研究 1:单剂量随机四交叉研究。研究 2:多剂量随机三交叉研究。
临床研究中心。
健康成年志愿者。
研究 1:受试者接受 HPβCD-双氯芬酸和扶他林,IV 和 IM,每个治疗期之间有 5 天的洗脱期。研究 2:受试者每 6 小时接受两次 IV HPβCD-双氯芬酸和口服 Cataflam,共 4 次,每个治疗期之间有 48 小时的洗脱期。
研究 1:IV HPβCD-双氯芬酸具有更高的峰血浆浓度(Cmax)和更早达到最大血浆浓度的时间(Tmax),但与 IV 扶他林的血浆暴露(从时间零到 t 的曲线下面积[AUC0-t])相当。AUC0-t 的 HPβCD-双氯芬酸(IV)与扶他林(IV)的几何均数比值为 106.27%。AUC0-t 的 HPβCD-双氯芬酸(IM)与扶他林(IM)的几何均数比值为 110.91%。AUC0-t 的 HPβCD-双氯芬酸(IV)与 HPβCD-双氯芬酸(IM)的几何均数比值为 101.25%。AUC0-t 的 HPβCD-双氯芬酸(IM)与扶他林(IV)的几何均数比值为 104.96%。研究 2:首次给予 18.75 和 37.5mg HPβCD-双氯芬酸的 IV 剂量后,双氯芬酸的 Cmax 分别为 2904 和 6031ng/ml,第四次剂量后分别为 3090 和 5617ng/ml,表明无蓄积。18.75mg(866ng·小时/ml)和 37.5mg(1843ng·小时/ml)IV HPβCD-双氯芬酸的血浆暴露量与口服 Cataflam 50mg(1473ng·小时/ml)相当。
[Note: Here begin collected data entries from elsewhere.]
--- src/pts_pkg.sv ---
// Shared types and constants for the priority task scheduler.
`default_nettype none

package pts_pkg;

  localparam int MAX_TASKS = 16;
  localparam int IDX_W     = $clog2(MAX_TASKS);
  localparam int CNT_W     = $clog2(MAX_TASKS + 1);

  localparam logic [7:0]  IDLE_PRIO_RESET = 8'd100;
  localparam logic [7:0]  IDLE_TASK_ID    = 8'd1;
  localparam logic [7:0]  FIRST_NEW_ID    = 8'd2;
  localparam logic [7:0]  LAST_ID         = 8'd255;
  localparam logic [15:0] WAKE_NEVER      = 16'hFFFF;

  typedef enum logic [1:0] {
    CMD_CREATE = 2'd0,
    CMD_DELAY  = 2'd1,
    CMD_TICK   = 2'd2,
    CMD_RUN    = 2'd3
  } cmd_t;

  typedef enum logic [1:0] {
    ERR_OK      = 2'd0,
    ERR_FULL    = 2'd1,
    ERR_NO_TASK = 2'd2
  } err_t;

  typedef enum logic [2:0] {
    ST_INIT,
    ST_IDLE,
    ST_CR_READ,
    ST_CR_CHECK,
    ST_CR_PUT,
    ST_SWEEP,
    ST_DONE
  } state_t;

  typedef struct packed {
    logic [7:0]  id;
    logic [7:0]  prio;
    logic        ready;
    logic [15:0] wake;
  } entry_t;

  localparam int ENTRY_W = $bits(entry_t);

  typedef struct packed {
    logic             rd_en;
    logic [IDX_W-1:0] rd_addr;
    logic             wr_en;
    logic [IDX_W-1:0] wr_addr;
    entry_t           wr_data;
  } mem_req_t;

  typedef struct packed {
    cmd_t        command;
    logic [7:0]  priority_req;
    logic [15:0] delay_ticks;
  } cmd_beat_t;

  typedef struct packed {
    logic [7:0]  running_task_id;
    logic        switched;
    err_t        error_code;
    logic [15:0] tick_value;
    logic [15:0] switch_count;
    logic [4:0]  task_total;
  } res_beat_t;

endpackage

`default_nettype wire

--- src/pts_table_ram.sv ---
// Simple dual-port task table memory, one write and one registered read port.
`default_nettype none

module pts_table_ram #(
  parameter int DEPTH = 16,
  parameter int WIDTH = 33
) (
  input  wire logic                     clk,
  input  wire logic                     rd_en,
  input  wire logic [$clog2(DEPTH)-1:0] rd_addr,
  output logic      [WIDTH-1:0]         rd_data,
  input  wire logic                     wr_en,
  input  wire logic [$clog2(DEPTH)-1:0] wr_addr,
  input  wire logic [WIDTH-1:0]         wr_data
);

  logic [WIDTH-1:0] mem [DEPTH];

  always_ff @(posedge clk) begin
    if (wr_en) begin
      mem[wr_addr] <= wr_data;
    end
  end

  always_ff @(posedge clk) begin
    if (rd_en) begin
      rd_data <= mem[rd_addr];
    end
  end

endmodule

`default_nettype wire

--- src/pts_ctrl.sv ---
// Scheduler sequencer: sorted insert, tick/delay sweep and task selection.
`default_nettype none

module pts_ctrl (
  input  wire logic                      clk,
  input  wire logic                      rst,
  input  wire logic                      cfg_we,
  input  wire logic [7:0]                cfg_wdata,
  input  wire logic                      cmd_valid,
  input  wire pts_pkg::cmd_beat_t        cmd_data,
  output logic                           cmd_stall,
  input  wire logic                      out_ready,
  output logic                           res_load,
  output pts_pkg::res_beat_t             result,
  output pts_pkg::mem_req_t              mem_req,
  input  wire logic [pts_pkg::ENTRY_W-1:0] mem_rdata
);

  pts_pkg::state_t state, state_next;

  logic [7:0]                  idle_prio;
  logic [15:0]                 tick;
  logic [7:0]                  cur;
  logic [15:0]                 switches;
  logic [pts_pkg::CNT_W-1:0]   count;
  logic [7:0]                  next_id;
  logic                        running;

  pts_pkg::cmd_t               cmd;
  logic [7:0]                  prio_req;
  logic [15:0]                 dticks;
  pts_pkg::err_t               err;

  logic [pts_pkg::IDX_W-1:0]   ptr;
  logic [pts_pkg::IDX_W-1:0]   ins_pos;
  logic [pts_pkg::CNT_W-1:0]   issue_idx;
  logic                        pend;
  logic [pts_pkg::IDX_W-1:0]   pend_idx;
  logic                        delay_hit;
  logic                        sel_found;
  logic [7:0]                  sel_id;

  pts_pkg::entry_t e_rd;
  pts_pkg::entry_t e_upd;
  logic            upd_wr;
  logic            upd_hit;
  logic            upd_pick;
  logic            issue;
  logic            shift_up;
  logic            accept;
  logic            do_switch;
  logic            table_full;

  assign e_rd       = pts_pkg::entry_t'(mem_rdata);
  assign accept     = cmd_valid && (state == pts_pkg::ST_IDLE);
  assign cmd_stall  = (state != pts_pkg::ST_IDLE);
  assign issue      = (issue_idx < count);
  assign shift_up   = (e_rd.prio > prio_req);
  assign table_full = (count >= pts_pkg::CNT_W'(pts_pkg::MAX_TASKS));
  assign do_switch  = running && sel_found && (sel_id != cur);

  // Per-entry update during a sweep; selection sees the updated ready flag.
  always_comb begin
    e_upd   = e_rd;
    upd_wr  = 1'b0;
    upd_hit = 1'b0;
    if (cmd == pts_pkg::CMD_TICK && e_rd.wake == tick) begin
      e_upd.ready = 1'b1;
      upd_wr      = 1'b1;
    end
    if (cmd == pts_pkg::CMD_DELAY && cur != 8'd0 && !delay_hit && e_rd.id == cur) begin
      e_upd.wake  = tick + dticks;
      e_upd.ready = 1'b0;
      upd_wr      = 1'b1;
      upd_hit     = 1'b1;
    end
    upd_pick = running && !sel_found && e_upd.ready;
  end

  always_ff @(posedge clk) begin
    if (rst || cfg_we) begin
      state <= pts_pkg::ST_INIT;
    end else begin
      state <= state_next;
    end
  end

  always_comb begin
    state_next = state;
    mem_req    = '0;
    res_load   = 1'b0;
    unique case (state)
      pts_pkg::ST_INIT: begin
        mem_req.wr_en   = 1'b1;
        mem_req.wr_addr = '0;
        mem_req.wr_data = '{id: pts_pkg::IDLE_TASK_ID, prio: idle_prio, ready: 1'b1,
                            wake: pts_pkg::WAKE_NEVER};
        state_next      = pts_pkg::ST_IDLE;
      end
      pts_pkg::ST_IDLE: begin
        if (cmd_valid) begin
          if (cmd_data.command == pts_pkg::CMD_CREATE && !table_full) begin
            state_next = pts_pkg::ST_CR_READ;
          end else begin
            state_next = pts_pkg::ST_SWEEP;
          end
        end
      end
      pts_pkg::ST_CR_READ: begin
        mem_req.rd_en   = 1'b1;
        mem_req.rd_addr = ptr;
        state_next      = pts_pkg::ST_CR_CHECK;
      end
      pts_pkg::ST_CR_CHECK: begin
        if (shift_up) begin
          mem_req.wr_en   = 1'b1;
          mem_req.wr_addr = ptr + pts_pkg::IDX_W'(1);
          mem_req.wr_data = e_rd;
          state_next      = (ptr == '0) ? pts_pkg::ST_CR_PUT : pts_pkg::ST_CR_READ;
        end else begin
          state_next = pts_pkg::ST_CR_PUT;
        end
      end
      pts_pkg::ST_CR_PUT: begin
        mem_req.wr_en   = 1'b1;
        mem_req.wr_addr = ins_pos;
        mem_req.wr_data = '{id: next_id, prio: prio_req, ready: 1'b1,
                            wake: pts_pkg::WAKE_NEVER};
        state_next      = pts_pkg::ST_SWEEP;
      end
      pts_pkg::ST_SWEEP: begin
        // read of entry i overlaps the write-back of entry i-1
        if (issue) begin
          mem_req.rd_en   = 1'b1;
          mem_req.rd_addr = issue_idx[pts_pkg::IDX_W-1:0];
        end
        if (pend && upd_wr) begin
          mem_req.wr_en   = 1'b1;
          mem_req.wr_addr = pend_idx;
          mem_req.wr_data = e_upd;
        end
        if (!issue && !pend) begin
          state_next = pts_pkg::ST_DONE;
        end
      end
      pts_pkg::ST_DONE: begin
        if (out_ready) begin
          res_load   = 1'b1;
          state_next = pts_pkg::ST_IDLE;
        end
      end
      default: state_next = pts_pkg::ST_INIT;
    endcase
  end

  always_comb begin
    result.running_task_id = do_switch ? sel_id : cur;
    result.switched        = do_switch;
    result.error_code      = err;
    result.tick_value      = tick;
    result.switch_count    = switches + 16'(do_switch);
    result.task_total      = 5'(count);
  end

  always_ff @(posedge clk) begin
    if (rst || cfg_we) begin
      idle_prio <= rst ? pts_pkg::IDLE_PRIO_RESET : cfg_wdata;
      tick      <= '0;
      cur       <= '0;
      switches  <= '0;
      count     <= pts_pkg::CNT_W'(1);
      next_id   <= pts_pkg::FIRST_NEW_ID;
      running   <= 1'b0;
      pend      <= 1'b0;
      delay_hit <= 1'b0;
      sel_found <= 1'b0;
    end else begin
      unique case (state)
        pts_pkg::ST_IDLE: begin
          if (accept) begin
            cmd       <= cmd_data.command;
            prio_req  <= cmd_data.priority_req;
            dticks    <= cmd_data.delay_ticks;
            ptr       <= pts_pkg::IDX_W'(count - pts_pkg::CNT_W'(1));
            issue_idx <= '0;
            pend      <= 1'b0;
            delay_hit <= 1'b0;
            sel_found <= 1'b0;
            err       <= pts_pkg::ERR_OK;
            unique case (cmd_data.command)
              pts_pkg::CMD_CREATE: if (table_full) err <= pts_pkg::ERR_FULL;
              pts_pkg::CMD_DELAY:  if (cur == 8'd0) err <= pts_pkg::ERR_NO_TASK;
              pts_pkg::CMD_TICK:   tick <= tick + 16'd1;
              pts_pkg::CMD_RUN:    running <= 1'b1;
            endcase
          end
        end
        pts_pkg::ST_CR_CHECK: begin
          if (shift_up) begin
            ins_pos <= '0;
            ptr     <= ptr - pts_pkg::IDX_W'(1);
          end else begin
            ins_pos <= ptr + pts_pkg::IDX_W'(1);
          end
        end
        pts_pkg::ST_CR_PUT: begin
          count   <= count + pts_pkg::CNT_W'(1);
          next_id <= (next_id == pts_pkg::LAST_ID) ? 8'd1 : next_id + 8'd1;
        end
        pts_pkg::ST_SWEEP: begin
          if (issue) begin
            issue_idx <= issue_idx + pts_pkg::CNT_W'(1);
          end
          pend     <= issue;
          pend_idx <= issue_idx[pts_pkg::IDX_W-1:0];
          if (pend && upd_hit) begin
            delay_hit <= 1'b1;
          end
          if (pend && upd_pick) begin
            sel_found <= 1'b1;
            sel_id    <= e_rd.id;
          end
        end
        pts_pkg::ST_DONE: begin
          if (out_ready && do_switch) begin
            cur      <= sel_id;
            switches <= switches + 16'd1;
          end
        end
        default: ;
      endcase
    end
  end

endmodule

`default_nettype wire

--- src/priority_task_scheduler.sv ---
// Top level of the priority task scheduler: sequencer, task table and result register.
//
//   channel   direction  handshake          beat
//   cmd       in         cmd_valid/stall    cmd_data   (command, priority_req, delay_ticks)
//   res       out        res_valid/stall    res_data   (running_task_id .. task_total)
//   cfg       in         cfg_we             cfg_wdata  (idle_priority)
//
// One command at a time. Tick, delay, run and a create on a full table go straight to a
// pipelined sweep of the table RAM; a create that fits first moves each entry of larger
// priority up one slot (read, then check and write) and then puts the new entry in place.
// The next command can be taken in the cycle after the result loads. rst (synchronous)
// and a cfg write rebuild the table; res_stall holds the sequencer only at completion.
`default_nettype none

module priority_task_scheduler (
  input  wire logic                clk,
  input  wire logic                rst,
  input  wire logic                cfg_we,
  input  wire logic [7:0]          cfg_wdata,
  input  wire logic                cmd_valid,
  output logic                     cmd_stall,
  input  wire pts_pkg::cmd_beat_t  cmd_data,
  output logic                     res_valid,
  input  wire logic                res_stall,
  output pts_pkg::res_beat_t       res_data
);

  pts_pkg::mem_req_t           mem_req;
  logic [pts_pkg::ENTRY_W-1:0] mem_rdata;
  pts_pkg::res_beat_t          result;
  logic                        res_load;
  logic                        out_ready;

  assign out_ready = !res_valid || !res_stall;

  pts_ctrl u_ctrl (
    .clk       (clk),
    .rst       (rst),
    .cfg_we    (cfg_we),
    .cfg_wdata (cfg_wdata),
    .cmd_valid (cmd_valid),
    .cmd_data  (cmd_data),
    .cmd_stall (cmd_stall),
    .out_ready (out_ready),
    .res_load  (res_load),
    .result    (result),
    .mem_req   (mem_req),
    .mem_rdata (mem_rdata)
  );

  pts_table_ram #(
    .DEPTH (pts_pkg::MAX_TASKS),
    .WIDTH (pts_pkg::ENTRY_W)
  ) u_table (
    .clk     (clk),
    .rd_en   (mem_req.rd_en),
    .rd_addr (mem_req.rd_addr),
    .rd_data (mem_rdata),
    .wr_en   (mem_req.wr_en),
    .wr_addr (mem_req.wr_addr),
    .wr_data (mem_req.wr_data)
  );

  always_ff @(posedge clk) begin
    if (rst) begin
      res_valid <= 1'b0;
    end else if (res_load) begin
      res_valid <= 1'b1;
    end else if (!res_stall) begin
      res_valid <= 1'b0;
    end
  end

  always_ff @(posedge clk) begin
    if (res_load) begin
      res_data <= result;
    end
  end

endmodule

`default_nettype wire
研究 1:IV 给予 HPβCD-双氯芬酸的 AUC 生物利用度与扶他林相当,IM 给予 HPβCD-双氯芬酸和扶他林的 AUC 生物利用度也相当。IM 给予 HPβCD-双氯芬酸的 AUC 生物利用度与 IV 给予 HPβCD-双氯芬酸和 IV 给予扶他林相当。研究 2:单次和多次给药后,HPβCD-双氯芬酸显示出剂量比例性,且无 HPβCD-双氯芬酸蓄积。IV 和 IM 给予 HPβCD-双氯芬酸均安全且耐受良好。